(Saved data entries)
- - -

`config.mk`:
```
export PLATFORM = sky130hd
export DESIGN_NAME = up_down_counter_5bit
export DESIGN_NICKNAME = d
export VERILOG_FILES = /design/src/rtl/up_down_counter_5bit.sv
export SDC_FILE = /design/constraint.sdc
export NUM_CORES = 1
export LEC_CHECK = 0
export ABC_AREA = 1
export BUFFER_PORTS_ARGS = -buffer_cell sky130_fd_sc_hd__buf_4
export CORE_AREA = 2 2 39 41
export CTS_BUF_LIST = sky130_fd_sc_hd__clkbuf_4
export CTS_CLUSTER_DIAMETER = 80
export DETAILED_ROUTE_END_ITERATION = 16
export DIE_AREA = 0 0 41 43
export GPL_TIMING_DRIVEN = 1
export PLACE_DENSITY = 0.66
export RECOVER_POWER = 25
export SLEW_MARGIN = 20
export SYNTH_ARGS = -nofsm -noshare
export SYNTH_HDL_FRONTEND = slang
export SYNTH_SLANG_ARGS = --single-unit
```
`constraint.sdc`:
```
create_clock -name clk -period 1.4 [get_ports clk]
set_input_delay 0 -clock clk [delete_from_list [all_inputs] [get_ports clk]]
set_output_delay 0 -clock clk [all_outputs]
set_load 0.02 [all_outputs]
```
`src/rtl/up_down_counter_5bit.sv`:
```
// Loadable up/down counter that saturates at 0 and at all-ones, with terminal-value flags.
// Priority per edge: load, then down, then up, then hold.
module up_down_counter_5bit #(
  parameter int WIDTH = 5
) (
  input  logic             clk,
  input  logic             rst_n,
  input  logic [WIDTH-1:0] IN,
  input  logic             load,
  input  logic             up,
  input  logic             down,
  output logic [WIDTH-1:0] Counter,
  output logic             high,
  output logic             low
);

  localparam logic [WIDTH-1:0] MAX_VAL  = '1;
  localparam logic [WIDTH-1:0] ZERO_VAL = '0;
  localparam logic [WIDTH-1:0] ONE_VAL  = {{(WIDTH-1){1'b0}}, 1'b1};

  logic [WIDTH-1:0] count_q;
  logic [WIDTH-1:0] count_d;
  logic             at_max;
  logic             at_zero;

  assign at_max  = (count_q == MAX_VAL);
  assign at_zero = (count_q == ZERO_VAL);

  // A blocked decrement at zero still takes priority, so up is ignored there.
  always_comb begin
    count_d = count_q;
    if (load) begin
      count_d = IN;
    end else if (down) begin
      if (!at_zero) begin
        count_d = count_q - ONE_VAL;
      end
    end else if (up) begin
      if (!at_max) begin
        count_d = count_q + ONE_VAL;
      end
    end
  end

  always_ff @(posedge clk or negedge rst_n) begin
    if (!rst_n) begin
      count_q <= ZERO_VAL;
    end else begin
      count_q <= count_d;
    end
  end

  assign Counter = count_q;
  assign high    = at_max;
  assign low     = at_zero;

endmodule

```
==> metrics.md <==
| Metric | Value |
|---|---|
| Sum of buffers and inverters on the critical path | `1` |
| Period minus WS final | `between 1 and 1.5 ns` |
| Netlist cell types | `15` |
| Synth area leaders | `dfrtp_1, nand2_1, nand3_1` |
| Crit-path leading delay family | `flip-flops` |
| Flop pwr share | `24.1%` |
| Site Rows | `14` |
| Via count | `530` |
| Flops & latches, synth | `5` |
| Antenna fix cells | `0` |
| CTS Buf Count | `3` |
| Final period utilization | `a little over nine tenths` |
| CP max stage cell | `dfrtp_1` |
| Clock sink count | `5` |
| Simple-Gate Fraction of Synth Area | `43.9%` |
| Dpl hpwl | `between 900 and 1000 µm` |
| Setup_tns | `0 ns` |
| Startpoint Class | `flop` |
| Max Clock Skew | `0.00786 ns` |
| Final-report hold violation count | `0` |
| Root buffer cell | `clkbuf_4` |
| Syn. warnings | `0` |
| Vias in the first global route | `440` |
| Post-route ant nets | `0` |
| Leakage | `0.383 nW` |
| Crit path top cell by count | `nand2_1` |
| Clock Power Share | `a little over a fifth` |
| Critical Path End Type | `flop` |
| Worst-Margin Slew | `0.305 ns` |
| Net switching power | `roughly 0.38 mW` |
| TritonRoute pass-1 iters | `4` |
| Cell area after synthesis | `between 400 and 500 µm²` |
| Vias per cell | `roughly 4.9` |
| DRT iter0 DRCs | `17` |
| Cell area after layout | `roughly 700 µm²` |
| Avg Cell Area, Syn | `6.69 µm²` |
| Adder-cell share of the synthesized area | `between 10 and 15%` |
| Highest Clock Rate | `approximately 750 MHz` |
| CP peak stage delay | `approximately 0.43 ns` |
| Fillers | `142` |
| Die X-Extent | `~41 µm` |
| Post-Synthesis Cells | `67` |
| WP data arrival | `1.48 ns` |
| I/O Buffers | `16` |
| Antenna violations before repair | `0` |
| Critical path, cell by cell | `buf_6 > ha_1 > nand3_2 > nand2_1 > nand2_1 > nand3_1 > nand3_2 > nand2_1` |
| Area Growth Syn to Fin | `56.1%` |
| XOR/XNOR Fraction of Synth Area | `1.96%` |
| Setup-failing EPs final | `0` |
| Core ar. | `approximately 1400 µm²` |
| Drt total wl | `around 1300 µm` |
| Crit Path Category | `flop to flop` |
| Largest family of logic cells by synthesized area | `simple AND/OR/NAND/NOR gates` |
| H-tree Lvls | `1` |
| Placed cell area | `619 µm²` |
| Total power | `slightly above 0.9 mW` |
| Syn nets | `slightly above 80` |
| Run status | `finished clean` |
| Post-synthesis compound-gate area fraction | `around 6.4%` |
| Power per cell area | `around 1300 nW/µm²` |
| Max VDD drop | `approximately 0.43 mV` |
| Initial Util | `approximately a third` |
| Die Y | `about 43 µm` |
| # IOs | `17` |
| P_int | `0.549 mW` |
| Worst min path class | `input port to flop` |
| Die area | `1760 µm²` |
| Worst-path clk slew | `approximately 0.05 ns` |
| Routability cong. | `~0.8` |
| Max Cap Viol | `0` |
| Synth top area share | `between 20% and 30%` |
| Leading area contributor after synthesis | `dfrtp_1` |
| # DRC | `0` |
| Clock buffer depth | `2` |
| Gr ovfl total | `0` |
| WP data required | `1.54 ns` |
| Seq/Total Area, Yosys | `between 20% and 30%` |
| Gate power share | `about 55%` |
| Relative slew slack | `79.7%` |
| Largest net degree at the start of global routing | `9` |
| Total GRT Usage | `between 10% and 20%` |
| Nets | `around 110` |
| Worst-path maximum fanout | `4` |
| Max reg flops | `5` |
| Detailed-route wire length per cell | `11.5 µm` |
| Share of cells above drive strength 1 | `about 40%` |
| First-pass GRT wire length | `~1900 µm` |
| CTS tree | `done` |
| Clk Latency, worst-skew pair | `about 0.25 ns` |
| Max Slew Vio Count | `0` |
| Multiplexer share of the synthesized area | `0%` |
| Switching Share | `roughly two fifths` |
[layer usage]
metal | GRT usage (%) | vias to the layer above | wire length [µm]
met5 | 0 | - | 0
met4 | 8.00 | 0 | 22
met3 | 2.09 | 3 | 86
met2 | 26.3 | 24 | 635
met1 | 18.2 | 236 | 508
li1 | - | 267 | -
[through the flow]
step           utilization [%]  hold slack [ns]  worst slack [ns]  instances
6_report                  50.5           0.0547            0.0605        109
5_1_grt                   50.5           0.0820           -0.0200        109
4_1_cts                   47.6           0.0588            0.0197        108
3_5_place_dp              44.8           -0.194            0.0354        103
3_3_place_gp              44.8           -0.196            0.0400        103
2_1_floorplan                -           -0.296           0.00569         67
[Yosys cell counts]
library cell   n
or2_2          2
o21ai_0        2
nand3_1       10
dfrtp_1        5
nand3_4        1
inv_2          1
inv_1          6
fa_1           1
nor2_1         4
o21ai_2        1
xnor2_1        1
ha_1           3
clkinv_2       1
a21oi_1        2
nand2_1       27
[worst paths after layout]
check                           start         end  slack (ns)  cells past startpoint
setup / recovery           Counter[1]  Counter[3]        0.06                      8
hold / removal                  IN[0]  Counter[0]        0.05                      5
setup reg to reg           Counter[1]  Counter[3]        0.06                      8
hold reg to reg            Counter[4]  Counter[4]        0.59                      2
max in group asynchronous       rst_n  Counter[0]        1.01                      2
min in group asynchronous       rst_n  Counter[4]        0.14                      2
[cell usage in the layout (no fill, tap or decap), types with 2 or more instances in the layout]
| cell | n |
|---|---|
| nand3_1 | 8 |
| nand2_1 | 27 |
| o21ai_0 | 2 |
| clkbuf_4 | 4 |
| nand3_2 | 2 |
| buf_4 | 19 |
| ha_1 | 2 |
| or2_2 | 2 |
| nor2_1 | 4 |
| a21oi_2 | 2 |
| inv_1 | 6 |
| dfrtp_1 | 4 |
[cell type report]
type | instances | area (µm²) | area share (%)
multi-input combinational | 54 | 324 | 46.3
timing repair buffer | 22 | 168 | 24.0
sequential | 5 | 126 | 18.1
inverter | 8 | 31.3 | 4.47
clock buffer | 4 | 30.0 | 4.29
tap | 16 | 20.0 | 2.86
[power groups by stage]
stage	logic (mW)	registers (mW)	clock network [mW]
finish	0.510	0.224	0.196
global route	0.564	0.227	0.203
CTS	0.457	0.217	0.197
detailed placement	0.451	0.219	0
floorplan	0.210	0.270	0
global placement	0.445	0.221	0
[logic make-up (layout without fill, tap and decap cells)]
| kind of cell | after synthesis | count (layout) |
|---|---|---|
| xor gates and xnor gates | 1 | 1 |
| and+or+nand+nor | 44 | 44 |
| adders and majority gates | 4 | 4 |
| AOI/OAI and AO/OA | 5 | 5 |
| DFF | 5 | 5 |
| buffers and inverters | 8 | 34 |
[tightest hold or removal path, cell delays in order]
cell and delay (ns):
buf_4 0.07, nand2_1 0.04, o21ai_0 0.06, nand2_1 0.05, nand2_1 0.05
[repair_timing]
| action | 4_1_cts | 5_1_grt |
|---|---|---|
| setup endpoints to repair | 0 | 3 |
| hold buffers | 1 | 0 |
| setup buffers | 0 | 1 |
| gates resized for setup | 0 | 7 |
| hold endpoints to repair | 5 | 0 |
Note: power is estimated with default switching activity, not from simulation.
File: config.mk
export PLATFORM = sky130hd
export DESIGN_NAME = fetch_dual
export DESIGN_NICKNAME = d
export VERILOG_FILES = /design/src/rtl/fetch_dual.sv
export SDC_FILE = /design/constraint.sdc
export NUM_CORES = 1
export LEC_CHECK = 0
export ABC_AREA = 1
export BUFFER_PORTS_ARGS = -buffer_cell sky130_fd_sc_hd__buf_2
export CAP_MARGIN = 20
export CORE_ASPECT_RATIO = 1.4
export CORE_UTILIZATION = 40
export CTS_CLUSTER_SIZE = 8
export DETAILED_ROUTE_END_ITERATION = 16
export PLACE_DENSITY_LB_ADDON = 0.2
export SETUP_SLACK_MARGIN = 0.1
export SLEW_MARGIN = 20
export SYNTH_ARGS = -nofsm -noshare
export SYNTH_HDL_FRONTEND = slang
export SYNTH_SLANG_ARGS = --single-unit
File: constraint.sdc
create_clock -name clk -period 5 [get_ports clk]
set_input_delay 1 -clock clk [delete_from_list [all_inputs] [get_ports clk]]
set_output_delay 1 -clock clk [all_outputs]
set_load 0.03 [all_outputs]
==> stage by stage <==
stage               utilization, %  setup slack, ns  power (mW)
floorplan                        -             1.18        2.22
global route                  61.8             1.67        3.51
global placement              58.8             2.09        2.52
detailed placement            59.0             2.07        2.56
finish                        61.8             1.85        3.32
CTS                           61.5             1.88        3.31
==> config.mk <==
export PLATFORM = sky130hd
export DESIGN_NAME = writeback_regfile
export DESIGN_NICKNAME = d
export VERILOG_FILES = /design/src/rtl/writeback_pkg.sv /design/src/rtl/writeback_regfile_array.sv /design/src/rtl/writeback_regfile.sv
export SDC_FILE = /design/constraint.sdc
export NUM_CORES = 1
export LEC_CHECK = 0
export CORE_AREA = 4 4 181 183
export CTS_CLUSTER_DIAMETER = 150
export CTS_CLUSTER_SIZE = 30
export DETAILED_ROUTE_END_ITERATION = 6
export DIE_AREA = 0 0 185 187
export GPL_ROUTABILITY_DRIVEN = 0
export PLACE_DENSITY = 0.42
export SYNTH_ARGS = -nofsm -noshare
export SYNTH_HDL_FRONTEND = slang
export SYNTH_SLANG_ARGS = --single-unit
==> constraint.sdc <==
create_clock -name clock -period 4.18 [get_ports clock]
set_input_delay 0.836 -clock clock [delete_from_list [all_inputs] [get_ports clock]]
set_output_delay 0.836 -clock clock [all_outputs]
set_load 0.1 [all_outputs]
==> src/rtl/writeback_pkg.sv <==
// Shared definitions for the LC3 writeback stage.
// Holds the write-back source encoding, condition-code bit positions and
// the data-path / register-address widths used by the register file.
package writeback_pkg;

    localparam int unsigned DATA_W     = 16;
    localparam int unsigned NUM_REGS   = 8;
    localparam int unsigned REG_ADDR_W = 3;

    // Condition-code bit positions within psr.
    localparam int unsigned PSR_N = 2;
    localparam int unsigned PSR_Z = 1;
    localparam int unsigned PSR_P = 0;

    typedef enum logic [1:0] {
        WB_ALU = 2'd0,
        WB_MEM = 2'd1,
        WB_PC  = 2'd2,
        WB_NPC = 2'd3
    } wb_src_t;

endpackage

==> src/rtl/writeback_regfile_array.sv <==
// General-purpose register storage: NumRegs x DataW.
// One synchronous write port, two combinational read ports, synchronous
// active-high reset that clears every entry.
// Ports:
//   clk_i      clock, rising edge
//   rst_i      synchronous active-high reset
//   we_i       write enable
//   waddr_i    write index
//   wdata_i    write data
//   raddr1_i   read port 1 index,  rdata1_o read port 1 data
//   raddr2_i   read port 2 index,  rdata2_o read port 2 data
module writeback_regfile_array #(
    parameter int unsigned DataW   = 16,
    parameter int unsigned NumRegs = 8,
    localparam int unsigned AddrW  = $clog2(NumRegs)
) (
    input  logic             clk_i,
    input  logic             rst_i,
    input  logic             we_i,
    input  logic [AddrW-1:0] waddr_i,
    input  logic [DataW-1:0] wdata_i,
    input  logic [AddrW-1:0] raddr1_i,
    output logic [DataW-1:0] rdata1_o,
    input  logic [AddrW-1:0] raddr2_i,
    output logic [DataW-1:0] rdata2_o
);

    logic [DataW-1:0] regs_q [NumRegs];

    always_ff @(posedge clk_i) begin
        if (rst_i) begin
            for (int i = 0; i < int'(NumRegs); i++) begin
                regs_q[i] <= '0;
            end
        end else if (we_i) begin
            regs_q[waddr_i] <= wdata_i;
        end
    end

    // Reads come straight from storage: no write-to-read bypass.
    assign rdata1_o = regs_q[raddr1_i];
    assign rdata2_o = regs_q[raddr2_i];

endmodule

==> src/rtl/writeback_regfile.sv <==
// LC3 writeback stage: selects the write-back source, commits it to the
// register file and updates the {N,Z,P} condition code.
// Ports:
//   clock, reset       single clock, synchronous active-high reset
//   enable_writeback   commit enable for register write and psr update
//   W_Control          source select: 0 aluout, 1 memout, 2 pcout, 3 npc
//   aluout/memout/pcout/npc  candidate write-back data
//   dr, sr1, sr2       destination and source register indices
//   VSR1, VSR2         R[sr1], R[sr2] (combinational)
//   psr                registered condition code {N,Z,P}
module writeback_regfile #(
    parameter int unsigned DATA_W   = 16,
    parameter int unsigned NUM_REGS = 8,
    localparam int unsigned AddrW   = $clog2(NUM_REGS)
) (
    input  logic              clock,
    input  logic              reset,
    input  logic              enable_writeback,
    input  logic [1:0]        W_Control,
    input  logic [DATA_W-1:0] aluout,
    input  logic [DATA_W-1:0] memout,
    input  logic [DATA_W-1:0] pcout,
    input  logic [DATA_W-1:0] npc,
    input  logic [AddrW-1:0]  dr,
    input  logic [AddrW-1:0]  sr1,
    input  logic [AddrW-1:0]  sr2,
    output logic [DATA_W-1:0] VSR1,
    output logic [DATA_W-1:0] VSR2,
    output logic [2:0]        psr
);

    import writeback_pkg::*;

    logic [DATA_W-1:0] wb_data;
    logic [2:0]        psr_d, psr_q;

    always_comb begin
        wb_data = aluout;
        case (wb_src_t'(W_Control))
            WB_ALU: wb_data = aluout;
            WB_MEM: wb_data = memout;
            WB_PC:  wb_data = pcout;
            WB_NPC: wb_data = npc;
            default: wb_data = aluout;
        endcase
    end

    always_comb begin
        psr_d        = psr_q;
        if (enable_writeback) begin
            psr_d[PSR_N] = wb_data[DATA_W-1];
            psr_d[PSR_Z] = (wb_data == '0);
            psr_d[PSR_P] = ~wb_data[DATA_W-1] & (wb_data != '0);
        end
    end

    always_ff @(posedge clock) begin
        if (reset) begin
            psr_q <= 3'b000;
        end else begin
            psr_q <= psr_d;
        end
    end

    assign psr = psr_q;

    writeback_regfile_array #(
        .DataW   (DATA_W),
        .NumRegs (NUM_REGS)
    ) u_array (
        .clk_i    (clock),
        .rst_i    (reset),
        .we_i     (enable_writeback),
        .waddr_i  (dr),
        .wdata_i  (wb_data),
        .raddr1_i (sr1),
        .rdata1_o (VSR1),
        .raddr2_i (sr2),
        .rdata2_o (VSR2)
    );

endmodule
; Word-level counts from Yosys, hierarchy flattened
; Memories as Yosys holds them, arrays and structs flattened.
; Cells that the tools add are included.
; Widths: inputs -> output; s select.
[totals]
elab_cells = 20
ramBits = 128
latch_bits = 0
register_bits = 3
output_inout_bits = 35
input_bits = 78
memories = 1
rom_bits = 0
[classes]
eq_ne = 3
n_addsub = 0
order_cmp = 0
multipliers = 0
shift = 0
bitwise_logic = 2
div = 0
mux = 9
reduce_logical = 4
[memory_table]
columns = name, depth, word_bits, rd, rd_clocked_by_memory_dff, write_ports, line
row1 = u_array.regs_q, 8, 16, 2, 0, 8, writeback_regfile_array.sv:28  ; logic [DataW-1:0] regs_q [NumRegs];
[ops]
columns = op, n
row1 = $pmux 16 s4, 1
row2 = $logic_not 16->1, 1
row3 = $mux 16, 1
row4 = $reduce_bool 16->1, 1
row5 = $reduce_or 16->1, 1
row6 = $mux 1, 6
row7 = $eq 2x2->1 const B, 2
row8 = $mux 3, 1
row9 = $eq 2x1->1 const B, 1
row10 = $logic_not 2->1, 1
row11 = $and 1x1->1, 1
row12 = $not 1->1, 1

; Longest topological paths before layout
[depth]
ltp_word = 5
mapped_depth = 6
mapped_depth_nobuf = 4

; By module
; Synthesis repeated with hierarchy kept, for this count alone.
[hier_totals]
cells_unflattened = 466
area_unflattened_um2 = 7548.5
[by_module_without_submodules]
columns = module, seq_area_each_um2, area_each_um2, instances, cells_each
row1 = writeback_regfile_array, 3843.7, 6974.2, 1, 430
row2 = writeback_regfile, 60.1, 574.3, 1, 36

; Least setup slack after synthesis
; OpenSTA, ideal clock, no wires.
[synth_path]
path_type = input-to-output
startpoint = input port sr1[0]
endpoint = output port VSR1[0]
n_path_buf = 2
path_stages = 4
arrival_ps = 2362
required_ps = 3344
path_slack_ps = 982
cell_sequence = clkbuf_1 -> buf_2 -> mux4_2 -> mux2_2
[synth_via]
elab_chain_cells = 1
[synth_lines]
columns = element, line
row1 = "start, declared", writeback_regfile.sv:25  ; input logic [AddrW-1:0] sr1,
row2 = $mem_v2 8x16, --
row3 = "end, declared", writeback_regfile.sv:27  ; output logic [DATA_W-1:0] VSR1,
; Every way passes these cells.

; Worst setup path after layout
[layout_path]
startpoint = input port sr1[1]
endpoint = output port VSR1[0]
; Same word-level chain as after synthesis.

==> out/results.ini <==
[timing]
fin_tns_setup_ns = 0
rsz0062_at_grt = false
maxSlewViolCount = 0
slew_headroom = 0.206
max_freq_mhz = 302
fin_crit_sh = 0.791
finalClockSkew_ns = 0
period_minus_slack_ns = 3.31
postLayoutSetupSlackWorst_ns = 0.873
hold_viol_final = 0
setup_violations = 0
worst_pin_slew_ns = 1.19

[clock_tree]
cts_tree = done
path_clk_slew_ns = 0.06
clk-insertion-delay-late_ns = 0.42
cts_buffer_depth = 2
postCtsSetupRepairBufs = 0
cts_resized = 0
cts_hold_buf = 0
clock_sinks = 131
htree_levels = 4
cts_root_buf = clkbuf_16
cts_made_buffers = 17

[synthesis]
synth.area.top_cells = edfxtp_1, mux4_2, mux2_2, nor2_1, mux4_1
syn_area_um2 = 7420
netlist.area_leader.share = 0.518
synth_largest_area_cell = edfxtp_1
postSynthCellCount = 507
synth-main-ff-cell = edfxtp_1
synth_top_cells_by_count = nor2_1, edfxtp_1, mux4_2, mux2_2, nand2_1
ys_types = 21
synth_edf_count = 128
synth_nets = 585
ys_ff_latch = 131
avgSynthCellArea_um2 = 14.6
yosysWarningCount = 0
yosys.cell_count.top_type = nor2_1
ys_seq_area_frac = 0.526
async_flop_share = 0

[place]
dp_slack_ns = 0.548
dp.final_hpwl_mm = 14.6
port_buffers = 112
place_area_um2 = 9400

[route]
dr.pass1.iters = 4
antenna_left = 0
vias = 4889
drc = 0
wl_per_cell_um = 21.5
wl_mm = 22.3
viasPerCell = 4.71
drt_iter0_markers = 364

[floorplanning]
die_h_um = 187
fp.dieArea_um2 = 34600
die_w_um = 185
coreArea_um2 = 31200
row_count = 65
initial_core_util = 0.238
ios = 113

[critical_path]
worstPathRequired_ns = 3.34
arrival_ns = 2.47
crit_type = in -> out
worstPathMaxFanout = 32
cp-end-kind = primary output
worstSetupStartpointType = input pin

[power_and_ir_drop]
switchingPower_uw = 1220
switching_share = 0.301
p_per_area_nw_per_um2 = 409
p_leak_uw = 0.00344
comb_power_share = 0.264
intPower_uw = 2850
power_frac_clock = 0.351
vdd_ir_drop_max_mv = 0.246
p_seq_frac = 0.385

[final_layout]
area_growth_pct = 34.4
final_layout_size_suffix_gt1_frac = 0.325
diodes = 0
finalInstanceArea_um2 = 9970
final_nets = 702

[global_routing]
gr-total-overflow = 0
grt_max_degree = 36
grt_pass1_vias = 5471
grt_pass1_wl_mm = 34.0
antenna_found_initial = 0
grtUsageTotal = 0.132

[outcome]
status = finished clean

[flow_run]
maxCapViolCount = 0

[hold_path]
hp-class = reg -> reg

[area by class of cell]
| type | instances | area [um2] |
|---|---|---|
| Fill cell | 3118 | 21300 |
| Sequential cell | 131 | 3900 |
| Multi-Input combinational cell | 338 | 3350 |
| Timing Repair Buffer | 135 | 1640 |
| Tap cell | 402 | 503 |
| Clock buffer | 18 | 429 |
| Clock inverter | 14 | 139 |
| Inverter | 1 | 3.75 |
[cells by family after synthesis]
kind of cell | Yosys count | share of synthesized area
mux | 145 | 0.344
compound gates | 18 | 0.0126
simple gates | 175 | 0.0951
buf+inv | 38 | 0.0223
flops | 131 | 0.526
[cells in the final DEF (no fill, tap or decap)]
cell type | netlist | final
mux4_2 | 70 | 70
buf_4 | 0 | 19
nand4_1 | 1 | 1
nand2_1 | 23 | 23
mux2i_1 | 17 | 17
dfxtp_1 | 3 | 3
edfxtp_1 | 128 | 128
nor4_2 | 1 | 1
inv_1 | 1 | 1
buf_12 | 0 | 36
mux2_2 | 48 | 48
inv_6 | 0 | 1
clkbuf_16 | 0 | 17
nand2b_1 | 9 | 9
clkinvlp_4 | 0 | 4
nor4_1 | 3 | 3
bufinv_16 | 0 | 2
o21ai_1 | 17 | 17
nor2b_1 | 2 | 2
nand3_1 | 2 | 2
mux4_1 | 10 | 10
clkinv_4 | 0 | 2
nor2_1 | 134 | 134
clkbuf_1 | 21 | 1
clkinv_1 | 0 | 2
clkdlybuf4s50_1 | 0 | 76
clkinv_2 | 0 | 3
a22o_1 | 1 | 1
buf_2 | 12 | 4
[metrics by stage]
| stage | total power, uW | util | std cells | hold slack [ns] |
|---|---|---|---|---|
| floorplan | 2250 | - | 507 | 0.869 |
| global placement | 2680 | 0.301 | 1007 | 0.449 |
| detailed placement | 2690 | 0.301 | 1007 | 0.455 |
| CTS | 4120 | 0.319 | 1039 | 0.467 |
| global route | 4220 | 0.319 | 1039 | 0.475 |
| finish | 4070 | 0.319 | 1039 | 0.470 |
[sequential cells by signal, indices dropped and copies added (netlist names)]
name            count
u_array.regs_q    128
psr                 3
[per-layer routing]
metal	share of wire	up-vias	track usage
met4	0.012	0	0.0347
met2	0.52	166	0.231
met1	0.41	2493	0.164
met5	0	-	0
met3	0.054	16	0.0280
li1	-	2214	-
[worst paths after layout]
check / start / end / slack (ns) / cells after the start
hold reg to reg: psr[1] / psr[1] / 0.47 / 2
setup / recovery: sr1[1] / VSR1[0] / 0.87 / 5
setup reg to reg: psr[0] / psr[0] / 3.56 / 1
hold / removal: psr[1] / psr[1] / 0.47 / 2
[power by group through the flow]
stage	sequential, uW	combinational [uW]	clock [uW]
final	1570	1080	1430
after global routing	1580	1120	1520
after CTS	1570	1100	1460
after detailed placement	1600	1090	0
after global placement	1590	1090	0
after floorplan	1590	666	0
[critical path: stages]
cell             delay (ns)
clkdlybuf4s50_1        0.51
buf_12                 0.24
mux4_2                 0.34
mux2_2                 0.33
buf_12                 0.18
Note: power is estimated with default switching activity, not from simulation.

- - -

[ASSIGNMENT]
Lines with the word "active" in them should be copied from the preceding records.

[SOLUTION TO THE EXERCISE]
// active-high reset that clears every entry.
//   rst_i      synchronous active-high reset
//   clock, reset       single clock, synchronous active-high reset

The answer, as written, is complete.